By Wayne Sayles – Ancient Coin Collecting Blog
An article posted December 2, 2013 in The Times of Israel caught my attention among many articles of interest in issue #825 of David Meadows’ “Explorator”. The headline “Oldest reference to Bohemian king found in Acre” was bolstered by a coin image purportedly representing a four-year-old archaeological excavation find that has suddenly become a stunning revelation. The coin in question is a medieval denier, a small silver coin of the Crusader era. It bears an image of St. Christopher on the obverse and of a Bohemian king on the reverse (at least as described and illustrated). As the article goes on to explain, this is quite an anomaly both historically and art historically. Unable to properly attribute the coin in-house, the Israel Antiquities Authority called upon experts at Oxford and in Poland for assistance. The expert conclusion was that the coin is a completely new and unexpected combination of types and may be tentatively assigned to the reign of King Premezi Ottokar II (AD 1253-1278).

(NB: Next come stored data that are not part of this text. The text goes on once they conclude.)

## src/rtl/if_fetch_queue.sv

```systemverilog
// Instruction fetch stage: registered PC driving instruction memory, plus a small
// circular fetch queue that buffers {pc, inst} pairs for decode.
module if_fetch_queue #(
    parameter logic [15:0] RESET_PC = 16'h0000,
    parameter int          QDEPTH   = 2,
    localparam int         INST_ADDR_LENGTH = 16,
    localparam int         INST_BUS_LENGTH  = 16
) (
    input  logic                        clk,
    input  logic                        rst,
    output logic [INST_ADDR_LENGTH-1:0] PC_o,
    input  logic [INST_BUS_LENGTH-1:0]  inst_i,
    input  logic                        redirect_i,
    input  logic [INST_ADDR_LENGTH-1:0] redirect_pc_i,
    output logic [INST_BUS_LENGTH-1:0]  inst_o,
    output logic [INST_ADDR_LENGTH-1:0] inst_pc_o,
    output logic                        inst_valid_o,
    input  logic                        inst_ready_i
);

    localparam int PTR_W = $clog2(QDEPTH);
    localparam int CNT_W = $clog2(QDEPTH + 1);
    localparam logic [PTR_W-1:0] LAST_PTR = PTR_W'(QDEPTH - 1);
    localparam logic [CNT_W-1:0] FULL_CNT = CNT_W'(QDEPTH);

    typedef enum logic [1:0] {EMPTY, PARTIAL, FULL} occ_t;

    typedef struct packed {
        logic [INST_ADDR_LENGTH-1:0] pc;
        logic [INST_BUS_LENGTH-1:0]  inst;
    } entry_t;

    entry_t           mem [QDEPTH];
    logic [PTR_W-1:0] head, tail, head_nxt, tail_nxt;
    logic [CNT_W-1:0] count, count_nxt, remaining;
    occ_t             occ;
    logic             pop, push;
    entry_t           head_data_nxt;

    function automatic logic [PTR_W-1:0] ptr_inc(input logic [PTR_W-1:0] p);
        return (p == LAST_PTR) ? '0 : p + 1'b1;
    endfunction

    always_comb begin
        occ = PARTIAL;
        if (count == '0)
            occ = EMPTY;
        else if (count == FULL_CNT)
            occ = FULL;
    end

    // A full queue still accepts a push when the head leaves in the same cycle.
    assign pop  = inst_valid_o & inst_ready_i;
    assign push = !redirect_i && ((occ != FULL) || pop);

    assign head_nxt  = pop  ? ptr_inc(head) : head;
    assign tail_nxt  = push ? ptr_inc(tail) : tail;
    assign remaining = pop  ? count - 1'b1  : count;

    always_comb begin
        count_nxt = count;
        case ({push, pop})
            2'b10:   count_nxt = count + 1'b1;
            2'b01:   count_nxt = count - 1'b1;
            default: count_nxt = count;
        endcase
    end

    // Head outputs are registered, so the next head is chosen here: an older entry
    // if one survives the pop, otherwise the pair being pushed straight through.
    always_comb begin
        head_data_nxt = '0;
        if (remaining != '0)
            head_data_nxt = mem[head_nxt];
        else if (push)
            head_data_nxt = '{pc: PC_o, inst: inst_i};
    end

    // NOTE: queue storage has no reset; validity is tracked by count and pointers alone.
    always_ff @(posedge clk) begin
        if (push && !rst)
            mem[tail] <= '{pc: PC_o, inst: inst_i};
    end

    // NOTE: sequential state uses non-blocking assignments so every register samples pre-edge values.
    always_ff @(posedge clk) begin
        if (rst) begin
            PC_o         <= RESET_PC;
            head         <= '0;
            tail         <= '0;
            count        <= '0;
            inst_valid_o <= 1'b0;
            inst_o       <= '0;
            inst_pc_o    <= '0;
        end else if (redirect_i) begin
            PC_o         <= redirect_pc_i;
            head         <= '0;
            tail         <= '0;
            count        <= '0;
            inst_valid_o <= 1'b0;
            inst_o       <= '0;
            inst_pc_o    <= '0;
        end else begin
            if (push)
                PC_o <= PC_o + 1'b1;
            head         <= head_nxt;
            tail         <= tail_nxt;
            count        <= count_nxt;
            inst_valid_o <= (count_nxt != '0);
            inst_o       <= head_data_nxt.inst;
            inst_pc_o    <= head_data_nxt.pc;
        end
    end

endmodule

```

## config.mk

```make
export PLATFORM = sky130hd
export DESIGN_NAME = if_fetch_queue
export DESIGN_NICKNAME = d
export VERILOG_FILES = /design/src/rtl/if_fetch_queue.sv
export SDC_FILE = /design/constraint.sdc
export NUM_CORES = 1
export LEC_CHECK = 0
export CORE_UTILIZATION = 23
export CTS_CLUSTER_SIZE = 8
export DETAILED_ROUTE_END_ITERATION = 12
export GPL_TIMING_DRIVEN = 0
export HOLD_SLACK_MARGIN = 0.1
export PLACE_DENSITY = 0.4
export SETUP_SLACK_MARGIN = 0.4
export SKIP_CTS_REPAIR_TIMING = 1
export SLEW_MARGIN = 40
export SYNTH_ARGS = -nofsm -noshare
export SYNTH_HDL_FRONTEND = slang
export SYNTH_SLANG_ARGS = --single-unit
```

## constraint.sdc

```tcl
create_clock -name clk -period 5.74 [get_ports clk]
set_clock_uncertainty 0.05 [all_clocks]
set_input_delay 0.574 -clock clk [delete_from_list [all_inputs] [get_ports clk]]
set_output_delay 0.574 -clock clk [all_outputs]
set_load 0.1 [all_outputs]
```

**Word-level counts from Yosys, hierarchy flattened**

Memory sizes are Yosys's and may differ from the RTL's.
Index checks and enable logic that the tools add are counted.

- Register bits after elaboration: 53
- Bits in writable memories: 64
- Input bits: 36
- Output and inout bits: 49
- Word-level logic and storage cells: 41
- Memories: 1

- Add/subtract/negate cells: 5
- Equality and inequality tests: 4
- Multiplexer cells: 13
- Bitwise logic cells: 1
- Reductions and logical operators: 10

Memories:

| name | depth | width | read ports | clocked after memory_dff | wr ports | line | source |
|---|---|---|---|---|---|---|---|
| mem | 2 | 32 | 1 | 0 | 1 | 33 | `entry_t mem [QDEPTH];` |

Operators by type and width:

| kind | count |
|---|---|
| two-way mux 32 bit | 2 |
| two-way mux 16 bit | 2 |
| adder 16 x 1 -> 16 bit (second input constant) | 1 |
| two-way mux 2 bit | 3 |
| nonzero test 2 bit | 3 |
| two-way mux 1 bit | 5 |
| == test 2 bit (second input constant) | 2 |
| one-hot mux 2 bit (2 select lines) | 1 |
| adder 1 bit (second input constant) | 2 |
| adder 2 x 1 -> 2 bit (second input constant) | 1 |
| == test 2 x 1 -> 1 bit (second input constant) | 1 |
| logical AND 1 bit | 2 |
| zero test 1 bit | 2 |
| zero test 2 bit | 1 |
| inequality test 2 bit (second input constant) | 1 |
| OR reduction 2 bit | 1 |
| subtractor 2 x 1 -> 2 bit (second input constant) | 1 |
| AND 1 bit | 1 |
| logical OR 1 bit | 1 |

**Depth between registers and ports, before layout**

Gate-level depths: netlist of the first run.

- Word-level depth: 9
- Depth in mapped cells: 11
- Depth with buffers taken out: 10

**Worst setup path after synthesis of the first run**

OpenSTA, ideal clock, no wires.

- Path kind: input to register
- Start point: in rst
- End point: mem mem[0][0] (netlist name), enable pin
- Library setup time: 461 ps
- Arrival time: 3698 ps
- Data required time: 5229 ps
- Slack: 1531 ps
- Cell stages on the path: 6
- Path buffers: 4
- Path through: clkbuf_1 > or2_2 > clkbuf_1 > buf_2 > buf_1 > nor3_1

- Longest elaborated chain between the ends: 4

Ends and longest elaborated chain:

| what | line | source |
|---|---|---|
| start, declared | 10 | `input logic rst,` |
| zero test 1 bit | 81 | `if (push && !rst)` |
| logical AND 1 bit | 81 |  |
| two-way mux 1 bit | 81 |  |
| two-way mux 1 bit (not written as such) | 82 | `mem[tail] <= '{pc: PC_o, inst: inst_i};` |
| end, declared | 33 |  |

Every way passes these cells.

**Final worst setup path of the first run**

- Start point: in redirect_i
- End point: mem mem[0][11] (netlist name), enable pin

- Longest elaborated chain between the ends: 5

Ends and longest elaborated chain:

| what | line | source |
|---|---|---|
| start, declared | 13 | `input logic redirect_i,` |
| zero test 1 bit | 54 | `assign push = !redirect_i && ((occ != FULL) \|\| pop);` |
| logical AND 1 bit | 54 |  |
| logical AND 1 bit | 81 |  |
| two-way mux 1 bit | 81 |  |
| two-way mux 1 bit (not written as such) | 82 |  |

Every way passes these cells.

==> reports/summary.txt, run 1 <==
Fin Hold WS -> 494 ps
H-Tree Depth -> 4
detailed-route DRC error count -> 0
Max Freq -> 316 MHz
Initial Utilization -> 0.234
DRT iter0 DRCs -> 212
worst slack, placed -> 2100 ps
top_reg_cell synth -> edfxtp_1
layout cells sized above 1 -> 0.207
routability congestion estimate -> 0.719
Bufs and invs on worst path -> 7
Final Cycle Share -> 0.552
critical path arrival -> 3230 ps
post-route cell area -> 6080 µm²
Slowest cell on crit path -> clkdlybuf4s50_1
post-route setup TNS -> 0 ps
first-pass GRT wire length -> 18,400 µm
total power -> 2.24 mW
Hold Path Class -> flip-flop to flip-flop
max-slew violation total from the final report -> 0
FP Rows -> 51
EDFF count, synth -> 64
Synth Cell Area -> 4550 µm²
drt via density -> 4.40
Setup crit start kind -> input port
WP depth -> 9
DR vias -> 3,255
YS warnings -> 0
routed len/inst -> 16.4 µm
peak fanout along the critical path -> 10
worst-skew pair later-pin latency -> 410 ps
number of synthesized register bits -> 117
clock slew at reported path FFs -> 50 ps
Num CTS Buffers -> 17
GRT Util Overall -> 0.126
die height -> 143 µm
hold path depth -> 2
largest cells by area after synthesis -> edfxtp_1 42%, dfxtp_1 23%, mux2i_1 7.3%
length in cells of the worst reg-to-reg path -> 10
largest net degree at the start of global routing -> 33
outcome -> complete, no violations
Final #Nets -> 501
Gate Count Post-Synth -> 353
First-pass DRT Iterations -> 4
final worst slack -> 2570 ps
clk root buf -> clkbuf_16
peak supply drop -> 180 µV
asr flop ratio synth -> 0
Crit. End Element -> flip-flop
Setup CP Type -> input port to flip-flop
Tmin final -> 3170 ps
Core Box Area -> 19,500 µm²
global route overflow -> 0
critical path, cell by cell -> clkdlybuf4s50_1 > or2_2 > clkbuf_1 > buf_2 > buf_1 > nor3_2 > buf_4 > buf_2 > buf_2
routed wire length -> 12,100 µm
Diodes inserted -> 0
CP most frequent cell -> buf_2
Max-Cap Viols -> 0
chip width -> 143 µm
area share of the leading cell type in the synthesized netlist -> 0.422
Power Density -> 368 nW/µm²
Worst Tran Pin Value -> 773 ps
Final ANT Viol Nets -> 0
syn_area_per_cell -> 12.9 µm²
vias in the first global route -> 3,240
CTS tree -> built
CP top delay family -> buffers and inverters
final hold viol count -> 0
full die area -> 20,400 µm²
RSZ-0062 raised after global routing -> no
post-DP HPWL -> 8170 µm
antenna violations before repair -> 0
IO Pins -> 85
clock buffer depth -> 2
critical path required time -> 5810 ps
leak pwr -> 2.38 nW
relative slew slack -> 0.480
Layout area overhead -> 33.5%
CP peak stage delay -> 540 ps
post-synth cell types -> 40
biggest area consumer among synthesized cells -> edfxtp_1
# port buffers -> 83
clk sinks -> 117
post-placement cell area -> 5520 µm²
Seq/Total Area, Yosys -> 0.655
Syn Nets -> 393
final number of setup-violating endpoints -> 0
## final timing paths
kind | startpoint | end | slack [ps]
min reg2reg | count[0] | count[0] | 490
min | count[0] | count[0] | 490
max | redirect_i | mem[0][11] | 2570
max reg2reg | count[0] | inst_valid_o | 2840
## layout make-up
class / instances / area, µm²
clock buffers: 25 / 475
fillers: 1979 / 13400
repair buffers: 89 / 626
plain buffers: 25 / 114
multi-input cells: 207 / 1450
flip-flops and latches: 117 / 2980
inverters: 4 / 15.0
well taps: 265 / 332
clock inverters: 7 / 82.6
## layout by cell type (no fill, tap or decap), types with 6 or more instances in the layout
cell type,count
clkbuf_16,17
edfxtp_1,64
mux2i_1,33
xor2_1,6
nand4_1,8
nor2_1,20
buf_2,58
clkbuf_1,19
a21oi_1,35
a211oi_1,40
nand2_1,11
nand3_1,8
buf_4,7
clkdlybuf4s50_1,34
dfxtp_1,53
## worst reg2reg max path, cell delays in order (launching register included)
cell and delay, ps:
dfxtp_1 390, inv_1 70, ha_1 190, a21boi_1 230, nor2_1 530, clkbuf_1 500, inv_1 100, ha_1 360
nor2_1 70, a21oi_1 160, a31oi_1 100
## cell usage after synthesis, drive strengths merged, types with 5 or more instances
cell type	instances
clkbuf	13
xnor2	5
xor2	6
edfxtp	64
nand4	8
nand3	8
a211oi	40
a21oi	35
nand2	12
dfxtp	53
mux2i	33
buf	12
nor2	20
## kinds of logic after synthesis
group | synth area share
adder cells (fa/ha/maj) | 0.0110
XOR/XNOR | 0.0253
flip-flops | 0.655
AND/OR/NAND/NOR | 0.0794
AO/OA/AOI/OAI | 0.129
buffers and inverters | 0.0283
multiplexers | 0.0725
## per-layer routing
metal  part of all wire  up-vias  GRT usage
li1                   -     1572          -
met2               0.45      100      0.189
met3              0.055       18     0.0412
met1               0.48     1565      0.167
met5                  0        -          0
met4              0.015        0     0.0481
## sequential cells by signal, indices dropped and copies added, names as in the netlist
| register | cells |
|---|---|
| count | 2 |
| PC_o | 16 |
| head | 1 |
| inst_o | 16 |
| mem | 64 |
| inst_valid_o | 1 |
| inst_pc_o | 16 |
| tail | 1 |
## where the power goes
part           internal (mW)  total [mW]  switching (mW)
Combinational         0.0702       0.282           0.212
Clock                  0.655        1.00           0.348
Sequential             0.922       0.951          0.0292
## stage by stage
stage,utilization,cells
after floorplan,-,353
after global placement,0.294,701
after detailed placement,0.284,707
after CTS,0.312,739
after global routing,0.312,739
final,0.312,739
(Power assumes the default switching activity.)
==> run 2: changes to the inputs <==
PLACE_DENSITY = 0.41   (was 0.4)
clock period = 2.6 ns   (was 5.74 ns; I/O delays follow)
==> reports/summary.txt, run 2 (synthesized netlist as in run 1, its figures left out) <==
drt via density -> 4.35 (-1.1%)
first-pass GRT wire length -> 18,900 µm (+2.9%)
full die area -> 20,400 µm² (unchanged)
IO Pins -> 85 (unchanged)
global route overflow -> 0 (unchanged)
outcome -> complete, no violations
routed wire length -> 12,100 µm (-0.13%)
post-DP HPWL -> 8100 µm (-0.94%)
layout cells sized above 1 -> 0.262 (+0.0548)
Final Cycle Share -> 0.808
Worst Tran Pin Value -> 644 ps (-130 ps)
Initial Utilization -> 0.234 (unchanged)
switching pwr -> 1.32 mW (+120%)
DR vias -> 3,235 (-0.61%)
vias in the first global route -> 3,404 (+5.1%)
reg2reg start -> count[0]
detailed-route DRC error count -> 0 (unchanged)
most frequent cells in the layout -> 64 x edfxtp_1, 54 x buf_2, 42 x dfxtp_1
Final #Nets -> 505 (+0.80%)
First-pass DRT Iterations -> 4 (unchanged)
largest net degree at the start of global routing -> 33 (unchanged)
clock slew at reported path FFs -> 50 ps (about the same)
clock buffer depth -> 2 (unchanged)
Max-Cap Viols -> 0 (unchanged)
commonest non-fill, non-tap cell in the layout -> edfxtp_1
Final ANT Viol Nets -> 0 (unchanged)
worst-skew pair later-pin latency -> 410 ps (about the same)
clk sinks -> 117 (unchanged)
Num CTS Buffers -> 17 (unchanged)
routability congestion estimate -> 0.731 (+1.7%)
chip width -> 143 µm (unchanged)
peak fanout along the critical path -> 10 (unchanged)
Clock power frac -> 0.473 (+0.024)
post-route setup TNS -> 0 ps (unchanged)
antenna violations before repair -> 0 (unchanged)
max-slew violation total from the final report -> 0 (unchanged)
total power -> 5.20 mW (+130%)
Worst R2R Setup Slack -> 500 ps (-2340 ps)
CP Launch Point -> count[0]
Setup crit start kind -> flip-flop
clk root buf -> clkbuf_16
Setup CP Type -> flip-flop to flip-flop
final hold viol count -> 0 (unchanged)
max reg flops -> 64 (unchanged)
peak supply drop -> 331 µV (+83%)
critical path arrival -> 2330 ps (-900 ps)
Diodes inserted -> 0 (unchanged)
final number of setup-violating endpoints -> 0 (unchanged)
GRT Util Overall -> 0.127 (+0.00105)
Reg power frac -> 0.404 (-0.021)
Max Freq -> 476 MHz
leak pwr -> 2.47 nW (+3.9%)
H-Tree Depth -> 4 (unchanged)
critical path required time -> 2830 ps (-2980 ps)
Net Sw Frac -> 0.254 (-0.00906)
Reg with most FFs -> mem
CTS tree -> built
Hold Path Class -> input port to flip-flop
die height -> 143 µm (unchanged)
DRT iter0 DRCs -> 190 (-10%)
hold path startpoint -> redirect_pc_i[7]
internal power -> 3.88 mW (+140%)
Core Box Area -> 19,500 µm² (unchanged)
FP Rows -> 51 (unchanged)
part of the power in combinational logic -> 0.123 (-0.003)
Crit. End Element -> flip-flop
relative slew slack -> 0.567 (+0.0872)
# port buffers -> 83 (unchanged)
Power Density -> 827 nW/µm² (+120%)
Tmin final -> 2100 ps
Layout area overhead -> 38.1%
routed len/inst -> 16.3 µm (-0.67%)
RSZ-0062 raised after global routing -> yes
[run 2: changes by cell type in the layout (fill, tap and decap cells not counted), sizes merged]
cell and delta:
buf +4, bufinv +2, clkbuf -3, clkinv -2
clkinvlp +2, dlygate4sd3 +1
[run 2: final timing paths]
path | endpoint | depth (start not counted)
hold reg to reg | mem[0][24] | 0
hold / removal | PC_o[7] | 3
setup / recovery | inst_valid_o | 10
setup reg to reg | inst_valid_o | 10
[run 2: power by group through the flow]
| stage | Combinational (mW) | Clock (mW) | Sequential, mW |
|---|---|---|---|
| 2_1_floorplan | 0.175 | 0 | 2.41 |
| 3_3_place_gp | 0.662 | 0 | 2.14 |
| 3_5_place_dp | 0.635 | 0 | 2.14 |
| 4_1_cts | 0.637 | 2.51 | 2.10 |
| 5_1_grt | 0.680 | 2.58 | 2.11 |
| 6_report | 0.642 | 2.46 | 2.10 |
[run 2: cell type report]
type                            count  area, µm²
Sequential cell                   117       3000
Inverter                            4       15.0
Fill cell                        1978      13200
Buffer                             25        160
Clock buffer                       23        478
Timing Repair Buffer               93        678
Clock inverter                      9        149
Tap cell                          265        332
Multi-Input combinational cell    207       1480
[run 2: per-layer routing]
| layer | routed length [µm] | track usage | up-vias |
|---|---|---|---|
| met5 | 0 | 0 | - |
| met2 | 5620 | 0.199 | 95 |
| met4 | 177 | 0.0504 | 0 |
| met1 | 5700 | 0.164 | 1553 |
| met3 | 604 | 0.0362 | 14 |
| li1 | - | - | 1573 |
[run 2: critical path, stage by stage (launching register included)]
cell,delay [ps]
dfxtp_1,390
inv_1,60
ha_1,200
a21boi_4,190
nor2_4,160
buf_4,210
inv_1,60
ha_1,320
nor2_1,60
a21oi_1,170
a31oi_1,110
[run 2: through the flow]
step	cells	utilization	setup WS, ps	instance area [µm²]	hold slack (ps)
floorplan	353	-	313	4620	309
global placement	701	0.297	-881	5790	427
detailed placement	704	0.287	-337	5580	427
CTS	736	0.319	-186	6210	-9.28
global route	743	0.323	351	6290	378
finish	743	0.323	498	6290	376
==> run 3: changes to the inputs <==
PLACE_DENSITY = 0.4   (was 0.41)
clock period = 2.2 ns   (was 2.6 ns; I/O delays follow)
==> reports/summary.txt, run 3 (synthesized netlist as in run 1, its figures left out) <==
outcome -> complete, no violations
final hold viol count -> 0 (unchanged)
Num CTS Buffers -> 17 (unchanged)
fin cells -> 755 (+1.6%)
relative slew slack -> 0.537 (-0.0302)
GRT Util Overall -> 0.131 (+0.00407)
final number of setup-violating endpoints -> 0 (unchanged)
worst-skew pair later-pin latency -> 420 ps (about the same)
vias in the first global route -> 3,274 (-3.8%)
Diodes inserted -> 0 (unchanged)
clk root buf -> clkbuf_16
Hold Path Class -> input port to flip-flop
CTS tree -> built
DRT iter0 DRCs -> 160 (-16%)
peak supply drop -> 430 µV (+30%)
max-slew violation total from the final report -> 0 (unchanged)
peak fanout along the critical path -> 7 (-3)
First-pass DRT Iterations -> 4 (unchanged)
critical path required time -> 2450 ps (-380 ps)
clk sinks -> 117 (unchanged)
Layout area overhead -> 45.2%
Initial Utilization -> 0.234 (unchanged)
Max Freq -> 539 MHz (+13%)
commonest non-fill, non-tap cell in the layout -> edfxtp_1
placed cell count -> 704 (unchanged)
post-route cell area -> 6610 µm² (+5.1%)
most frequent cells in the layout -> 64 x edfxtp_1, 52 x buf_2, 38 x dfxtp_1
routed len/inst -> 16.9 µm (+4.1%)
critical path arrival -> 2100 ps (-230 ps)
first-pass GRT wire length -> 19,200 µm (+1.6%)
Worst Tran Pin Value -> 695 ps (+51.3 ps)
FP Rows -> 51 (unchanged)
Final #Nets -> 517 (+2.4%)
post-DP HPWL -> 8210 µm (+1.4%)
IO Pins -> 85 (unchanged)
Reg with most FFs -> mem
die height -> 143 µm (unchanged)
max reg flops -> 64 (unchanged)
Setup CP Type -> flip-flop to flip-flop
DR vias -> 3,315 (+2.5%)
post-placement cell area -> 5670 µm² (+1.5%)
layout cells sized above 1 -> 0.335 (+0.0732)
Power Density -> 938 nW/µm² (+13%)
chip width -> 143 µm (unchanged)
Final ANT Viol Nets -> 0 (unchanged)
routed wire length -> 12,800 µm (+5.7%)
largest net degree at the start of global routing -> 33 (unchanged)
H-Tree Depth -> 4 (unchanged)
Setup crit start kind -> flip-flop
layout filler cell count -> 1,958 (-1.0%)
leak pwr -> 2.58 nW (+4.5%)
Max-Cap Viols -> 0 (unchanged)
clock slew at reported path FFs -> 50 ps (about the same)
# port buffers -> 83 (unchanged)
detailed-route DRC error count -> 0 (unchanged)
Crit. End Element -> flip-flop
global route overflow -> 0 (unchanged)
full die area -> 20,400 µm² (unchanged)
routability congestion estimate -> 0.723 (-1.1%)
RSZ-0062 raised after global routing -> yes
antenna violations before repair -> 0 (unchanged)
Core Box Area -> 19,500 µm² (unchanged)
clock buffer depth -> 2 (unchanged)
drt via density -> 4.39 (+0.84%)
Final Cycle Share -> 0.844 (+0.0357)
Tmin final -> 1860 ps (-245 ps)
run 3: worst max-delay path: stages (launching register included):
cell,delay [ps]
dfxtp_4,370
inv_4,40
ha_4,150
a21boi_4,150
nor2_4,180
buf_8,160
inv_4,40
ha_4,150
mux2i_1,150
nor2_1,80
a21oi_2,120
a31oi_1,90
run 3: final timing paths:
path / from / end / slack [ps] / depth (start not counted)
worst max-delay path: count[0] / inst_valid_o / 340 / 11
worst min-delay path: rst / PC_o[15] / 190 / 4
worst max register to register: count[0] / inst_valid_o / 340 / 11
worst min register to register: PC_o[5] / mem[1][21] / 450 / 0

The article does not state whether these expert numismatists examined the coin in hand or whether they merely worked from a copy of the IAA photo that was published along with the article. One might presume in this day and age of high definition photography and electronic transmission that the latter could well have been the case. The article photo is credited to Clara Amit, IAA photography department. The expert commentary quoted in this cited media report deals mainly with general historical background, coin circulation and trade patterns.
Having photographed literally tens of thousands of ancient coins in my 50 years as a professional numismatist, and stitched together twice that number of images, it doesn’t take a monumental change in content for me to sense that something may be out of place. It’s a survival instinct of sorts, because collectors tend to get a little miffed (and rightfully so) if the coin they receive in the mail is not the exact coin pictured in a sale. When I saw the IAA image in this article that instinct raised a red flag. Something seemed wrong.
Upon closer examination, one will note that the obverse appears to be pierced in the lower left field but there is no corresponding hole nor sign of even partial penetration on the reverse. Copying the reverse image, inverting it, reducing the opacity, and placing it over the obverse image one can see immediately that the obverse and reverse are different sizes. That in itself might simply be a case of the separate obverse and reverse photos not being sized correctly, but rotating the overlay image reveals that the two images are not of the same shape either. One might therefore be inclined to conclude that either the obverse and reverse photos are of two different coins or that there has been some alteration of the images—something that would not be expected from professional archaeologists. Another small but confusing aspect of the dissimilar obverse and reverse illustrations is the appearance of the metal itself. While the obverse seems to have relatively good surfaces and the look of good metal, the reverse is quite different. It has a crystalline appearance, corrosion and coarse encrustations. This again might suggest either two different coins or possibly soil variations within the context of the find. The closely matching color might argue for veracity, but could also be an indicator of obverse and reverse from two different coins found in the same context. Granted, these are all elements of circumstantial evidence. In any event, there are some perplexing questions raised here that are worth asking about a coin of this importance.
Hopefully another photo will appear in the press that eliminates any possible doubt. Or, maybe one of our readers has actually seen the specimen cited and can confirm that the published image is representative. Meanwhile, that red flag is still there.